Kinetic and thermodynamic factors that determine specificity of RNA cleavage by ribozymes are illustrated with examples from recent work with a ribozyme derived from the group I intron of Tetrahymena thermophila pre-rRNA. The conclusions also apply to other ribozymes, to antisense oligonucleotide experiments, and to RNA and DNA cleavage agents that can recognize a single-stranded or double-stranded region of variable length. At first, adding bases to a ribozyme's recognition sequence is expected to increase cleavage of the target RNA relative to cleavage of other RNAs. However, adding more bases ultimately reduces this discrimination, as cleavage occurs essentially every time the target RNA or a mismatched RNA binds the ribozyme.
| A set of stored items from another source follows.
`src/design/rsc_pkg.sv`:
```
package rsc_pkg;

  // ----------------------------------------
  // Timing
  // ----------------------------------------
  localparam int unsigned CLK_NS = 25;
  localparam int unsigned SYSTEM_STARTUP_DELAY_NS = 1000;
  localparam int unsigned SST_CYCLES =
    (SYSTEM_STARTUP_DELAY_NS + CLK_NS - 1) / CLK_NS;
  localparam int unsigned HOLD_CYCLES = 4;
  localparam int unsigned CNT_W = 8;

  // ----------------------------------------
  // Register map
  // ----------------------------------------
  localparam logic [11:0] OFS_STATUS = 12'h000;
  localparam logic [11:0] OFS_IRQ_STAT = 12'h004;
  localparam logic [11:0] OFS_IRQ_MASK = 12'h008;
  localparam logic [11:0] OFS_CTRL = 12'h00c;

  localparam int unsigned STAT_TO_BIT = 0;
  localparam int unsigned STAT_PDF_BIT = 1;
  localparam int unsigned STAT_MODE_LSB = 2;
  localparam int unsigned STAT_BUSY_BIT = 4;

  localparam int unsigned EV_W = 4;
  localparam int unsigned EV_WDT_RUN = 0;
  localparam int unsigned EV_WDT_LP = 1;
  localparam int unsigned EV_PIN = 2;
  localparam int unsigned EV_LVR = 3;
  localparam logic [EV_W-1:0] IRQ_MASK_RST = 4'h0;

  localparam int unsigned CTRL_LVR_EN_BIT = 0;
  localparam int unsigned CTRL_SWRST_BIT = 1;
  localparam logic CTRL_LVR_EN_RST = 1'b1;

  // ----------------------------------------
  // Types
  // ----------------------------------------
  typedef enum logic [1:0] {
    MODE_FAST = 2'b00,
    MODE_SLOW = 2'b01,
    MODE_IDLE = 2'b10,
    MODE_SLEEP = 2'b11
  } rsc_mode_e;

  typedef enum logic [1:0] {
    ST_RUN = 2'b00,
    ST_HOLD = 2'b01,
    ST_START = 2'b10
  } rsc_state_e;

  typedef enum logic {
    K_FULL = 1'b0,
    K_WAKE = 1'b1
  } rsc_kind_e;

  typedef struct packed {
    logic core_hold;
    logic pc_clear;
    logic sp_top;
    logic periph_init;
    logic int_disable;
    logic wdt_tb_clear;
    logic tmr_off;
    logic io_input;
    logic fetch_en;
  } rsc_ctl_s;

  typedef struct packed {
    logic watchdog_timeout_flag;
    logic power_down_flag;
  } rsc_flag_s;

  localparam rsc_ctl_s CTL_POR = '{1'b1, 1'b1, 1'b1, 1'b1, 1'b1, 1'b1,
                                   1'b1, 1'b1, 1'b0};

  function automatic logic is_low_power(input rsc_mode_e m);
    return (m == MODE_IDLE) || (m == MODE_SLEEP);
  endfunction

endpackage

```
`src/design/rsc_sync3.sv`:
```
`timescale 1ns/100ps
module rsc_sync3 import rsc_pkg::*; #(
  parameter logic RST_VAL = 1'b1
) (
  // Clock and reset
  input wire logic clock,
  input wire logic rst_b,
  input wire logic ce,
  // Pin in, filtered level out
  input wire logic d,
  output logic q
);

  logic [2:0] sh_reg;
  logic [2:0] sh_next;
  logic q_reg;
  logic q_next;

  // ----------------------------------------
  // Three stages, change once two agree
  // ----------------------------------------
  always_comb begin
    sh_next = sh_reg;
    q_next = q_reg;
    if (ce) begin
      sh_next = {sh_reg[1:0], d};
      if (sh_reg[1] == sh_reg[2]) begin
        q_next = sh_reg[2];
      end
    end
  end

  always_ff @(posedge clock or negedge rst_b) begin
    if (!rst_b) begin
      sh_reg <= {3{RST_VAL}};
      q_reg <= RST_VAL;
    end else begin
      sh_reg <= sh_next;
      q_reg <= q_next;
    end
  end

  assign q = q_reg;

endmodule

```
`src/design/rsc_delay.sv`:
```
`timescale 1ns/100ps
module rsc_delay import rsc_pkg::*; #(
  parameter int unsigned W = CNT_W,
  parameter logic [W-1:0] RST_VAL = '0
) (
  // Clock and reset
  input wire logic clock,
  input wire logic rst_b,
  input wire logic ce,
  // Load and status
  input wire logic load,
  input wire logic [W-1:0] load_val,
  output logic done
);

  logic [W-1:0] cnt_reg;
  logic [W-1:0] cnt_next;

  // ----------------------------------------
  // Down counter, done at zero
  // ----------------------------------------
  always_comb begin
    cnt_next = cnt_reg;
    if (ce) begin
      if (load) begin
        cnt_next = load_val;
      end else if (cnt_reg != '0) begin
        cnt_next = cnt_reg - 1'b1;
      end
    end
  end

  always_ff @(posedge clock or negedge rst_b) begin
    if (!rst_b) begin
      cnt_reg <= RST_VAL;
    end else begin
      cnt_reg <= cnt_next;
    end
  end

  assign done = (cnt_reg == '0);

endmodule

```
`src/design/rsc_ctrl.sv`:
```
// Notes on behaviour
// - Watchdog expiry in fast or slow mode resets and sets the timeout flag.
// - Watchdog expiry in idle or sleep clears only PC and stack pointer.
// - Power-on clears both flags; low-voltage reset, and pin reset in fast or slow mode, keep them.
// - Watchdog in idle/sleep sets both flags; in run keeps power-down flag.
// - Both flags readable in the status register; sleep and watchdog update.
// - Power-on reset disables every interrupt source.
// - Power-on clears watchdog and time bases; watchdog then counts at once.
// - Power-on reset switches every timer module off.
// - Power-on reset makes every I/O pin an input.
// - Power-on sets program counter to zero, stack pointer to top.
//
// Design decisions made here: the APB slave port and the address map.
`timescale 1ns/100ps
module rsc_ctrl import rsc_pkg::*; #(
  parameter int unsigned STARTUP_CYCLES = SST_CYCLES,
  parameter int unsigned RESET_HOLD = HOLD_CYCLES
) (
  // Clock and reset
  input wire logic clock,
  input wire logic rst_b,
  input wire logic ce,
  // APB slave
  input wire logic psel,
  input wire logic penable,
  input wire logic pwrite,
  input wire logic [11:0] paddr,
  input wire logic [31:0] pwdata,
  output logic [31:0] prdata,
  output logic pready,
  output logic pslverr,
  // Reset sources and mode
  input wire logic reset_pin_b,
  input wire logic low_voltage_reset,
  input wire logic watchdog_timer_expire,
  input wire logic sleep_enter,
  input wire logic flag_clear,
  input wire rsc_mode_e op_mode,
  // Reset controls, flags, interrupt
  output rsc_ctl_s ctl,
  output rsc_flag_s flags,
  output logic irq
);

  // ----------------------------------------
  // Declarations
  // ----------------------------------------
  rsc_state_e state_reg, state_next;
  rsc_kind_e kind_reg, kind_next;
  rsc_ctl_s ctl_reg, ctl_next;
  rsc_flag_s flag_reg, flag_next;
  logic [EV_W-1:0] ev_reg, ev_next;
  logic [EV_W-1:0] mask_reg, mask_next;
  logic lvr_en_reg, lvr_en_next;
  logic [31:0] rdata_reg, rdata_next;
  logic pin_q;
  logic lp;
  logic acc;
  logic hit;
  logic sw_rst;
  logic pin_rst;
  logic lvr_rst;
  logic wdt_run;
  logic full_req;
  logic wake_req;
  logic dly_load;
  logic [CNT_W-1:0] dly_val;
  logic dly_done;
  logic [EV_W-1:0] ev_set;

  // ----------------------------------------
  // Pin synchroniser and delay counter
  // ----------------------------------------
  rsc_sync3 #(.RST_VAL(1'b1)) u_pin (
    .clock(clock),
    .rst_b(rst_b),
    .ce(ce),
    .d(reset_pin_b),
    .q(pin_q)
  );

  rsc_delay #(.W(CNT_W), .RST_VAL(CNT_W'(RESET_HOLD))) u_dly (
    .clock(clock),
    .rst_b(rst_b),
    .ce(ce),
    .load(dly_load),
    .load_val(dly_val),
    .done(dly_done)
  );

  // ----------------------------------------
  // Request decode
  // ----------------------------------------
  assign lp = is_low_power(op_mode);
  assign acc = psel && penable;
  assign hit = (paddr == OFS_STATUS) || (paddr == OFS_IRQ_STAT) ||
               (paddr == OFS_IRQ_MASK) || (paddr == OFS_CTRL);
  assign sw_rst = acc && pwrite && (paddr == OFS_CTRL) &&
                  pwdata[CTRL_SWRST_BIT];
  assign pin_rst = !pin_q;
  assign lvr_rst = low_voltage_reset && lvr_en_reg;
  assign wdt_run = watchdog_timer_expire && !lp;
  assign full_req = pin_rst || lvr_rst || sw_rst || wdt_run;
  assign wake_req = watchdog_timer_expire && lp && !full_req &&
                    (state_reg == ST_RUN);
  assign ev_set = {lvr_rst, pin_rst, watchdog_timer_expire && lp, wdt_run};

  // ----------------------------------------
  // Sequencer
  // ----------------------------------------
  always_comb begin
    state_next = state_reg;
    kind_next = kind_reg;
    dly_load = 1'b0;
    dly_val = CNT_W'(RESET_HOLD);
    if (ce) begin
      if (full_req) begin
        state_next = ST_HOLD;
        kind_next = K_FULL;
        dly_load = 1'b1;
      end else if (wake_req) begin
        state_next = ST_HOLD;
        kind_next = K_WAKE;
        dly_load = 1'b1;
      end else begin
        case (state_reg)
          ST_HOLD: begin
            if (dly_done) begin
              state_next = ST_START;
              dly_load = 1'b1;
              dly_val = CNT_W'(STARTUP_CYCLES);
            end
          end
          ST_START: begin
            if (dly_done) begin
              state_next = ST_RUN;
            end
          end
          default: state_next = state_reg;
        endcase
      end
    end
  end

  // ----------------------------------------
  // Core and peripheral controls
  // ----------------------------------------
  always_comb begin
    ctl_next = ctl_reg;
    if (ce) begin
      ctl_next.core_hold = (state_next != ST_RUN);
      ctl_next.fetch_en = (state_next == ST_RUN);
      ctl_next.pc_clear = (state_next == ST_HOLD);
      ctl_next.sp_top = (state_next == ST_HOLD);
      ctl_next.periph_init = (state_next == ST_HOLD) &&
                             (kind_next == K_FULL);
      ctl_next.int_disable = ctl_next.periph_init;
      ctl_next.wdt_tb_clear = ctl_next.periph_init;
      ctl_next.tmr_off = ctl_next.periph_init;
      ctl_next.io_input = ctl_next.periph_init;
    end
  end

  // ----------------------------------------
  // Flags, clear first so sets win
  // ----------------------------------------
  always_comb begin
    flag_next = flag_reg;
    if (ce) begin
      if (flag_clear) begin
        flag_next = '0;
      end
      if (sleep_enter) begin
        flag_next.power_down_flag = 1'b1;
        flag_next.watchdog_timeout_flag = 1'b0;
      end
      if (pin_rst && lp) begin
        flag_next.watchdog_timeout_flag = 1'b0;
        flag_next.power_down_flag = 1'b1;
      end
      if (watchdog_timer_expire) begin
        flag_next.watchdog_timeout_flag = 1'b1;
        if (lp) begin
          flag_next.power_down_flag = 1'b1;
        end
      end
    end
  end

  // ----------------------------------------
  // Register file
  // ----------------------------------------
  always_comb begin
    ev_next = ev_reg;
    mask_next = mask_reg;
    lvr_en_next = lvr_en_reg;
    rdata_next = rdata_reg;
    if (ce) begin
      if (psel && !penable) begin
        rdata_next = '0;
        case (paddr)
          OFS_STATUS: begin
            rdata_next[STAT_TO_BIT] = flag_reg.watchdog_timeout_flag;
            rdata_next[STAT_PDF_BIT] = flag_reg.power_down_flag;
            rdata_next[STAT_MODE_LSB +: 2] = op_mode;
            rdata_next[STAT_BUSY_BIT] = (state_reg != ST_RUN);
          end
          OFS_IRQ_STAT: rdata_next[EV_W-1:0] = ev_reg;
          OFS_IRQ_MASK: rdata_next[EV_W-1:0] = mask_reg;
          OFS_CTRL: rdata_next[CTRL_LVR_EN_BIT] = lvr_en_reg;
          default: rdata_next = '0;
        endcase
      end
      if (acc && !pwrite && (paddr == OFS_IRQ_STAT)) begin
        ev_next = ev_reg & ~rdata_reg[EV_W-1:0];
      end
      if (acc && pwrite && (paddr == OFS_IRQ_MASK)) begin
        mask_next = pwdata[EV_W-1:0];
      end
      if (acc && pwrite && (paddr == OFS_CTRL)) begin
        lvr_en_next = pwdata[CTRL_LVR_EN_BIT];
      end
      ev_next = ev_next | ev_set;
    end
  end

  always_ff @(posedge clock or negedge rst_b) begin
    if (!rst_b) begin
      state_reg <= ST_HOLD;
      kind_reg <= K_FULL;
      ctl_reg <= CTL_POR;
      flag_reg <= '0;
      ev_reg <= '0;
      mask_reg <= IRQ_MASK_RST;
      lvr_en_reg <= CTRL_LVR_EN_RST;
      rdata_reg <= '0;
    end else begin
      state_reg <= state_next;
      kind_reg <= kind_next;
      ctl_reg <= ctl_next;
      flag_reg <= flag_next;
      ev_reg <= ev_next;
      mask_reg <= mask_next;
      lvr_en_reg <= lvr_en_next;
      rdata_reg <= rdata_next;
    end
  end

  // ----------------------------------------
  // Outputs
  // ----------------------------------------
  assign ctl = ctl_reg;
  assign flags = flag_reg;
  assign irq = |(ev_reg & mask_reg);
  assign pready = 1'b1;
  assign pslverr = acc && !hit;
  assign prdata = rdata_reg;

  // ----------------------------------------
  // Assertions
  // ----------------------------------------
  logic first_reg;

  always_ff @(posedge clock or negedge rst_b) begin
    if (!rst_b) begin
      first_reg <= 1'b1;
    end else begin
      first_reg <= 1'b0;
    end
  end
endmodule

```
This occurs despite the weaker binding of the mismatched RNA because dissociation becomes too slow (binding is too strong) to allow the ribozyme to "choose" between cleavage of the target RNA and a mismatched RNA. In summary, more (base pairing) isn't always better, because maximal discrimination requires equilibrium binding prior to cleavage. The maximum discrimination that can be obtained is expected to be greater with an A + U-rich recognition sequence than with a G + C-rich recognition sequence. This is because the weaker A.U base pairs (relative to G-C base pairs) allow recognition to be spread over a larger number of bases while preventing binding that is too strong. Finally, creating an A-rich ribozyme rather than a U-rich ribozyme avoids the loss in discrimination expected with U-rich ribozymes from the formation of U.G wobble pairs in addition to the "targeted" Watson-Crick U.A pair.